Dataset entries
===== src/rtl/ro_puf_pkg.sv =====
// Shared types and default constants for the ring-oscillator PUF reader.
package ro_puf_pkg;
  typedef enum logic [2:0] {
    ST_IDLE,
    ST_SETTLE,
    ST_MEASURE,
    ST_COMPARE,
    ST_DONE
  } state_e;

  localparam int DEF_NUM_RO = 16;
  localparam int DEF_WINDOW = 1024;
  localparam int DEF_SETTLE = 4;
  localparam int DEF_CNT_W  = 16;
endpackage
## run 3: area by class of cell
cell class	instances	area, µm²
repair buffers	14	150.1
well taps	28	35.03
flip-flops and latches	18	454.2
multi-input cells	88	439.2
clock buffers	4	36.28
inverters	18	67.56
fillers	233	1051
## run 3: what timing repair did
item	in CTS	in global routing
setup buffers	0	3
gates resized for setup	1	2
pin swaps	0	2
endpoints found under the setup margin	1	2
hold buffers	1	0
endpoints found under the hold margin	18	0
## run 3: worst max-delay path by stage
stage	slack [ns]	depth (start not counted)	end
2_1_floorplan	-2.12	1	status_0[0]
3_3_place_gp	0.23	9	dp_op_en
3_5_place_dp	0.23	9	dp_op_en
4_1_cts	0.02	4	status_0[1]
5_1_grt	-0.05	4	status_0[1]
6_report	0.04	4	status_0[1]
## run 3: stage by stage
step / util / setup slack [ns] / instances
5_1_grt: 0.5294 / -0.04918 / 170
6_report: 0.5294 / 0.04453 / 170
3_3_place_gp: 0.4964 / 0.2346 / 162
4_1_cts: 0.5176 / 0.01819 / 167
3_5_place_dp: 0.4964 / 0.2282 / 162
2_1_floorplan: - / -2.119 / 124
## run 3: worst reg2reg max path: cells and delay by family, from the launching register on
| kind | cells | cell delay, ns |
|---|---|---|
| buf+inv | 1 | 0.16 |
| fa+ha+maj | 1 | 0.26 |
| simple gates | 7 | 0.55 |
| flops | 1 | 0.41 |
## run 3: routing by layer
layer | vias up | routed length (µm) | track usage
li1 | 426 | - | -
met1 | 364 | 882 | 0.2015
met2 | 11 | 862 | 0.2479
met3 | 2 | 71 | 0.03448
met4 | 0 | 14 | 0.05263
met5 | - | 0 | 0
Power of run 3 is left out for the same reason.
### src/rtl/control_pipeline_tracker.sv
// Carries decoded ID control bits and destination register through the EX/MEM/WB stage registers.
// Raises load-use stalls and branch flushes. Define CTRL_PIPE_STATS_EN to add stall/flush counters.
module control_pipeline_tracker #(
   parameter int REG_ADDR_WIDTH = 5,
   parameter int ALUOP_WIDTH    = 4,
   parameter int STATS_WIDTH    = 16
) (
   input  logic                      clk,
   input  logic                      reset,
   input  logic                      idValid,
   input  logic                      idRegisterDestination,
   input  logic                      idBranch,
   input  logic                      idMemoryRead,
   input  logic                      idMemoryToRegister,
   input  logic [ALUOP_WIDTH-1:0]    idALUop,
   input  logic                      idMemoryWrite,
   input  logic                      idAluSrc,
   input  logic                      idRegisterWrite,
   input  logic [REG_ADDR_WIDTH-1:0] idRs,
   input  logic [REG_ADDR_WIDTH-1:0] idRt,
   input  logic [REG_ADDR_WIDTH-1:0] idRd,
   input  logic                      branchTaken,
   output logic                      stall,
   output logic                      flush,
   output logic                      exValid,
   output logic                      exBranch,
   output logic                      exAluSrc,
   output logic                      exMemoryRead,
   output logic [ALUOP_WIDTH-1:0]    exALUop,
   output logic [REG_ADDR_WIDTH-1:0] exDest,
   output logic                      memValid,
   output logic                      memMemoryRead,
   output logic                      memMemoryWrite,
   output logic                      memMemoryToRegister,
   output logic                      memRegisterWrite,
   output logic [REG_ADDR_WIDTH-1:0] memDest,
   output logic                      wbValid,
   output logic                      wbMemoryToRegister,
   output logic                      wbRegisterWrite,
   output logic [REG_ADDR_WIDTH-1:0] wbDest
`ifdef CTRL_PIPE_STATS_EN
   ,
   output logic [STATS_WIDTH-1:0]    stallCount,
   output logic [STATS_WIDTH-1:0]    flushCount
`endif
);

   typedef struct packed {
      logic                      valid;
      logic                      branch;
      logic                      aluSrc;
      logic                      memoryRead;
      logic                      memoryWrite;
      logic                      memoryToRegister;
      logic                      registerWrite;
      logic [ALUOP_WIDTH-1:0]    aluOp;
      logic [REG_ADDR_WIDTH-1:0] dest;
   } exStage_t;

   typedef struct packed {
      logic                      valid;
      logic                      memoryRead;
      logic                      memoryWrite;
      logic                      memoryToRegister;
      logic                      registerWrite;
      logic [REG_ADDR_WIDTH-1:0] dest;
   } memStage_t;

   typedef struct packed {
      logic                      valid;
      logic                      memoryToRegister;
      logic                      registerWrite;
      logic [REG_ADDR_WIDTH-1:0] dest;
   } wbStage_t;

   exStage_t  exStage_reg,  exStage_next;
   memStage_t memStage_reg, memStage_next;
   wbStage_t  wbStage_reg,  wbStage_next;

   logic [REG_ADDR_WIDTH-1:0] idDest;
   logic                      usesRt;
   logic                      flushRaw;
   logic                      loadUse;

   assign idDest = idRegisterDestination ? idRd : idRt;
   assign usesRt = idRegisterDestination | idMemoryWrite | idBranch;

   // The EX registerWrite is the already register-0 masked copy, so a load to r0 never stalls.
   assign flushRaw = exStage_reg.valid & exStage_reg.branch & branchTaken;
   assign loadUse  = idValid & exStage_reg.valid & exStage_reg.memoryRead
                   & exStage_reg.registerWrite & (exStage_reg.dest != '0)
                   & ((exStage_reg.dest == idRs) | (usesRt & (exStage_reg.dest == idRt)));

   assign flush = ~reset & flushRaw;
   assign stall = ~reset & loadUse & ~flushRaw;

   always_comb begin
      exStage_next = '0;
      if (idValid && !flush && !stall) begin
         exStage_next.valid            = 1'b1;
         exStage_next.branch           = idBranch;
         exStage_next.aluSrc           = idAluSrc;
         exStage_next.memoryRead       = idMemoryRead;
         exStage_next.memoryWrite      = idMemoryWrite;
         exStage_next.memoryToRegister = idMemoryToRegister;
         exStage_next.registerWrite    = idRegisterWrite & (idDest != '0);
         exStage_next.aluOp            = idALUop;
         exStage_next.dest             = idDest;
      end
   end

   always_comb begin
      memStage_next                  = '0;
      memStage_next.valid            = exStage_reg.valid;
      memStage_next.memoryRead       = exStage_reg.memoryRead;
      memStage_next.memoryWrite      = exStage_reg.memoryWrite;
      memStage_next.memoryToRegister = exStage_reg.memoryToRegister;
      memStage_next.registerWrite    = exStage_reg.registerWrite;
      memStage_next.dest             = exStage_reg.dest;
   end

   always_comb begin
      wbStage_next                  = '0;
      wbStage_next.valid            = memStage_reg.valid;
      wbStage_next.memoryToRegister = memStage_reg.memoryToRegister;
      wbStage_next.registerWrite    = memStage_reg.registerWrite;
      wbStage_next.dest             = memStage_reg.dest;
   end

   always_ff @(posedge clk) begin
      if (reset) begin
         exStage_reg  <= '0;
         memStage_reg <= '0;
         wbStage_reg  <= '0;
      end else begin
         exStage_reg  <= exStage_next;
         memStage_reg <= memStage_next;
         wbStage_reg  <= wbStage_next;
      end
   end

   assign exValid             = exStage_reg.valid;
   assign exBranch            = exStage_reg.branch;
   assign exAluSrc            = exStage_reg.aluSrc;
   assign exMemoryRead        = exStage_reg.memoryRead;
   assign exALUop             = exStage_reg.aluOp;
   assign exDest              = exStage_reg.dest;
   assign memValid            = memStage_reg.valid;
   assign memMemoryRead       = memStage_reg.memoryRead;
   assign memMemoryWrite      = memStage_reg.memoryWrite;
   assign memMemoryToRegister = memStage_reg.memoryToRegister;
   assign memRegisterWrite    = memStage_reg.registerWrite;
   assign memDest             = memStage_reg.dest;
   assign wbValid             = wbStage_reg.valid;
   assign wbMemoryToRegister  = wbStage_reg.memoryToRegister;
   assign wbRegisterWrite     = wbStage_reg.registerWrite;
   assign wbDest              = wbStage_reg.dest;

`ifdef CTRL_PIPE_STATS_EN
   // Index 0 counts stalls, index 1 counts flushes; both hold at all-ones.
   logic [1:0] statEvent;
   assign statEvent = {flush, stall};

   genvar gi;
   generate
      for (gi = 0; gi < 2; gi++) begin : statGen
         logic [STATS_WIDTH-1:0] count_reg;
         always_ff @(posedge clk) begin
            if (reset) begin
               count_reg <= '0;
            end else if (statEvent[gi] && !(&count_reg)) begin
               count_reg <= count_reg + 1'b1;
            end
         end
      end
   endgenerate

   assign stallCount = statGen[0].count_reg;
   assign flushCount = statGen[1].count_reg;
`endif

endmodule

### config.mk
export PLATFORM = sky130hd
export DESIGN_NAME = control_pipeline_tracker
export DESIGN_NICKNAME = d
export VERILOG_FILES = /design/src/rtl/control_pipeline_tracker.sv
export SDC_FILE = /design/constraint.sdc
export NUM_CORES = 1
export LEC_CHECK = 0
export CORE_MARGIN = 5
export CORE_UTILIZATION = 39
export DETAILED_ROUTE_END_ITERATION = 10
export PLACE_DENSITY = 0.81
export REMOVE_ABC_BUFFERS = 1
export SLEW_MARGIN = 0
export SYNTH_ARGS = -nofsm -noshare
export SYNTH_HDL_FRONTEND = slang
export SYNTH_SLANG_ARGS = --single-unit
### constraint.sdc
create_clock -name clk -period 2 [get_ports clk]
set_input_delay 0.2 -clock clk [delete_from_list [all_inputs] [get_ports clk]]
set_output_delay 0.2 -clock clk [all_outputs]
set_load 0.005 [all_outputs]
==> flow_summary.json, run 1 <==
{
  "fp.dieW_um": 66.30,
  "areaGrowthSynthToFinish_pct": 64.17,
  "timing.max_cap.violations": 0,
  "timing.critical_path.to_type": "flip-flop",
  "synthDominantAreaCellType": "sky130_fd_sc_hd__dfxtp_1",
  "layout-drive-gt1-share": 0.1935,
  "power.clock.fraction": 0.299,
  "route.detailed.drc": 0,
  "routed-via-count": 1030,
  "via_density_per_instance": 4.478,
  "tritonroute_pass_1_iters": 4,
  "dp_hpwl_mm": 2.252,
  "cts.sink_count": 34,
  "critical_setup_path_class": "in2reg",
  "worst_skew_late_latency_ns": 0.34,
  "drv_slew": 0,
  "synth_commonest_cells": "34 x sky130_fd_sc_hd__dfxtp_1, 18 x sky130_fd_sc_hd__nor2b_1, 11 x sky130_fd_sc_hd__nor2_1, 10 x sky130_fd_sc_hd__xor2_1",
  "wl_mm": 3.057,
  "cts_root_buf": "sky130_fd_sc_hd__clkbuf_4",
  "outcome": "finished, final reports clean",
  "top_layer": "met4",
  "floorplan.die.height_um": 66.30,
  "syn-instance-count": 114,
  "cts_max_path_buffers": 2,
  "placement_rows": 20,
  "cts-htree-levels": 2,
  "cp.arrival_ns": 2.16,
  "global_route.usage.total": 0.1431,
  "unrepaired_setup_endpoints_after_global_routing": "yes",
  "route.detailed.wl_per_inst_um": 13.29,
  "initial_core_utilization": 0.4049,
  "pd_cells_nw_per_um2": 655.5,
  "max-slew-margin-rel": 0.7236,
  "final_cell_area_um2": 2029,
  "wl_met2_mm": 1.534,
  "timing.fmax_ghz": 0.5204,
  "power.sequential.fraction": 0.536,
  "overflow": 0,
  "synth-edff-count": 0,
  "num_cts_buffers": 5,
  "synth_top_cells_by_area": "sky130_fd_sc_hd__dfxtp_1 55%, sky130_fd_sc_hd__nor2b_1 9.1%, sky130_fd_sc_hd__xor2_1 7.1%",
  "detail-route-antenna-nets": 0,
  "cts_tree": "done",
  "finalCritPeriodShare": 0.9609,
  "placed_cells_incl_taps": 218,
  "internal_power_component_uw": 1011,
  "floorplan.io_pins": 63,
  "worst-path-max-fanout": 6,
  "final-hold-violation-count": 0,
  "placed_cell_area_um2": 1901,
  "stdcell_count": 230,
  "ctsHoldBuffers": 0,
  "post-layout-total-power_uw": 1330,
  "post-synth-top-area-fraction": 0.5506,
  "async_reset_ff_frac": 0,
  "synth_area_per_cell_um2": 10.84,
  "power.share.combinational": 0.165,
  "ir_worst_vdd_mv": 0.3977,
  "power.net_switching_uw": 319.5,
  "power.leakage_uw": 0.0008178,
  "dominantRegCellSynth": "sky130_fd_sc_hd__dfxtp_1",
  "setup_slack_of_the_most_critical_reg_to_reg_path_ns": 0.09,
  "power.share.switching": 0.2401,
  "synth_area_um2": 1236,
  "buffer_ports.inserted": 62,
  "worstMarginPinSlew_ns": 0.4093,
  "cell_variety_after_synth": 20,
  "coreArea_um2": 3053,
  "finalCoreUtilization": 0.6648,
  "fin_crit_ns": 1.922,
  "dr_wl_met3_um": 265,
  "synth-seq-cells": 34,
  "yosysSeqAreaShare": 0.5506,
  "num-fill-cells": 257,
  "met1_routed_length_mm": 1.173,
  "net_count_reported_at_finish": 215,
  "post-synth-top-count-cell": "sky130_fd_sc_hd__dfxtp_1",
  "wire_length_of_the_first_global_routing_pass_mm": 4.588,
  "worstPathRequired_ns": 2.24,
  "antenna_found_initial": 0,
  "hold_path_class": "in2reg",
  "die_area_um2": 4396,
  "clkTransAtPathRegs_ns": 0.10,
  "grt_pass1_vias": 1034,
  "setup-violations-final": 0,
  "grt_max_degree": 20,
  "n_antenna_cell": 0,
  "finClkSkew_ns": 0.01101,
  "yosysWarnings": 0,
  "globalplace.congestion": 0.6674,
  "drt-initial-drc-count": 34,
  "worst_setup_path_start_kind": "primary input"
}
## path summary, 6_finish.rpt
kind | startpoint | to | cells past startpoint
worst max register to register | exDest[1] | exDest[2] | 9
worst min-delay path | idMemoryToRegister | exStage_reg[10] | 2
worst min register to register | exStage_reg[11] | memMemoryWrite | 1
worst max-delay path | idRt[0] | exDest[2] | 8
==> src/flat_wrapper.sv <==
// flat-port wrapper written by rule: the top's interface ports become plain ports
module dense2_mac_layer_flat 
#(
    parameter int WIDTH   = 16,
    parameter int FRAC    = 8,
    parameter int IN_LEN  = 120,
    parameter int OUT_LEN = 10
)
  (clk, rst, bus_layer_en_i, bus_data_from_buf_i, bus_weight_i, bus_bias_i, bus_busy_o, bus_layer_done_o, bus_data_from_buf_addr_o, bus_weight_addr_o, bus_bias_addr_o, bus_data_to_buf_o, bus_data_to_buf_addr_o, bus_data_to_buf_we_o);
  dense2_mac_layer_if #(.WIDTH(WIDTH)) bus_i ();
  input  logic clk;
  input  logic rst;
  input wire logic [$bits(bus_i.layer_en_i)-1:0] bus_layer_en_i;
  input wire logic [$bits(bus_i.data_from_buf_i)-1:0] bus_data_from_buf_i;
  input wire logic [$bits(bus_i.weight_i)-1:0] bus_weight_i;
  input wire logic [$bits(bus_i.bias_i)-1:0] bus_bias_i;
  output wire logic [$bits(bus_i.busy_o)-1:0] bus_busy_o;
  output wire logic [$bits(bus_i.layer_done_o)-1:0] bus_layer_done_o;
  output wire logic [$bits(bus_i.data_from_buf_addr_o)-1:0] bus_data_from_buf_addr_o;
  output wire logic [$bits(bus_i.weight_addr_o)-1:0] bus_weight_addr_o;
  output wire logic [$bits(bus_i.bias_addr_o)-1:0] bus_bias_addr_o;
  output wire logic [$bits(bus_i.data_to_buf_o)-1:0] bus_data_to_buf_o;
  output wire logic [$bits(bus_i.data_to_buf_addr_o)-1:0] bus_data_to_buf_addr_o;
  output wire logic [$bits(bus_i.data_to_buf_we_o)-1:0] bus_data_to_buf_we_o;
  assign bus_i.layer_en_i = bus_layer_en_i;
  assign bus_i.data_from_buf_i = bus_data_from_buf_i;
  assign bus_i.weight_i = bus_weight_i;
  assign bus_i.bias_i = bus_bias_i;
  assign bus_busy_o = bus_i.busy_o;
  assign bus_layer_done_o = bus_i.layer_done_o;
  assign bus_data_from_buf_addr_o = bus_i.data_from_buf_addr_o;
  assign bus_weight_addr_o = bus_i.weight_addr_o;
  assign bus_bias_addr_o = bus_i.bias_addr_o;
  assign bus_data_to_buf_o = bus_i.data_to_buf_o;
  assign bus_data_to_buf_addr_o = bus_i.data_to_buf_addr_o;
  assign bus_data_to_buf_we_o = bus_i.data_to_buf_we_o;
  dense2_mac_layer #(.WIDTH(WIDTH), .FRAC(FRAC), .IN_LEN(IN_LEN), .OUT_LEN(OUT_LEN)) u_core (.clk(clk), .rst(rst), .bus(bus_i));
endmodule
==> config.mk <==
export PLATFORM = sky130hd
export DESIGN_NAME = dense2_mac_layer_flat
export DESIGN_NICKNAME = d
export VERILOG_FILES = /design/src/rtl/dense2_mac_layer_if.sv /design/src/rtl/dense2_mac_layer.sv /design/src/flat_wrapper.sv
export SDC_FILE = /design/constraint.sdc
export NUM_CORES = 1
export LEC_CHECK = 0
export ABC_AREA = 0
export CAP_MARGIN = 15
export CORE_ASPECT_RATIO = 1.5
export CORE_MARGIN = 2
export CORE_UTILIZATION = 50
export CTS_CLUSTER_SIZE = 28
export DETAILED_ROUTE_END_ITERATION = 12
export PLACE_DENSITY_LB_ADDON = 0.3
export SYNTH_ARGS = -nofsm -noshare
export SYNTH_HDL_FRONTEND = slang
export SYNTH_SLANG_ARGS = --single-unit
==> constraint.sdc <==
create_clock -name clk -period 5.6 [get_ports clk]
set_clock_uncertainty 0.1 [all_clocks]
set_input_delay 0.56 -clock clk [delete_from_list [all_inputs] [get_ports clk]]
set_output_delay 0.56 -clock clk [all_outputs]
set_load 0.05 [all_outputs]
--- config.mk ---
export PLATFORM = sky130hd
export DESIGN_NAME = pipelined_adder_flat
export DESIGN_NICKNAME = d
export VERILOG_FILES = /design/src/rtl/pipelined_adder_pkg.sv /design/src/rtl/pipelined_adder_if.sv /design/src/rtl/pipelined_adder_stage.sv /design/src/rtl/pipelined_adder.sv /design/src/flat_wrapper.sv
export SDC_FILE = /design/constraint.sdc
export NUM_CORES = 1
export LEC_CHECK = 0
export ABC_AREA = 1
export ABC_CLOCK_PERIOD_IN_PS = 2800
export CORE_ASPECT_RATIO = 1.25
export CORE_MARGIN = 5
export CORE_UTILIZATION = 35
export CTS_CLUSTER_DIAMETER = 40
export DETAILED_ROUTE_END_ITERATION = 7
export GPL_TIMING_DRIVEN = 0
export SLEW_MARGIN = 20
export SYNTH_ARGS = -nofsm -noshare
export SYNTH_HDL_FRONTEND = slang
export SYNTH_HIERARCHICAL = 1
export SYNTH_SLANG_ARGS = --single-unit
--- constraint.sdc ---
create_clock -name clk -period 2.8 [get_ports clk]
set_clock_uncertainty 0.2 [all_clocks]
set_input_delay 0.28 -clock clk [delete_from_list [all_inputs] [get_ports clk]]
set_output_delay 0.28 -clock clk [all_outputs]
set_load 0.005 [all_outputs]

HOW TO COMPLETE THIS TASK: Tally the lines above that include "memDest", and reply with only the tally.

ANSWER AREA: 2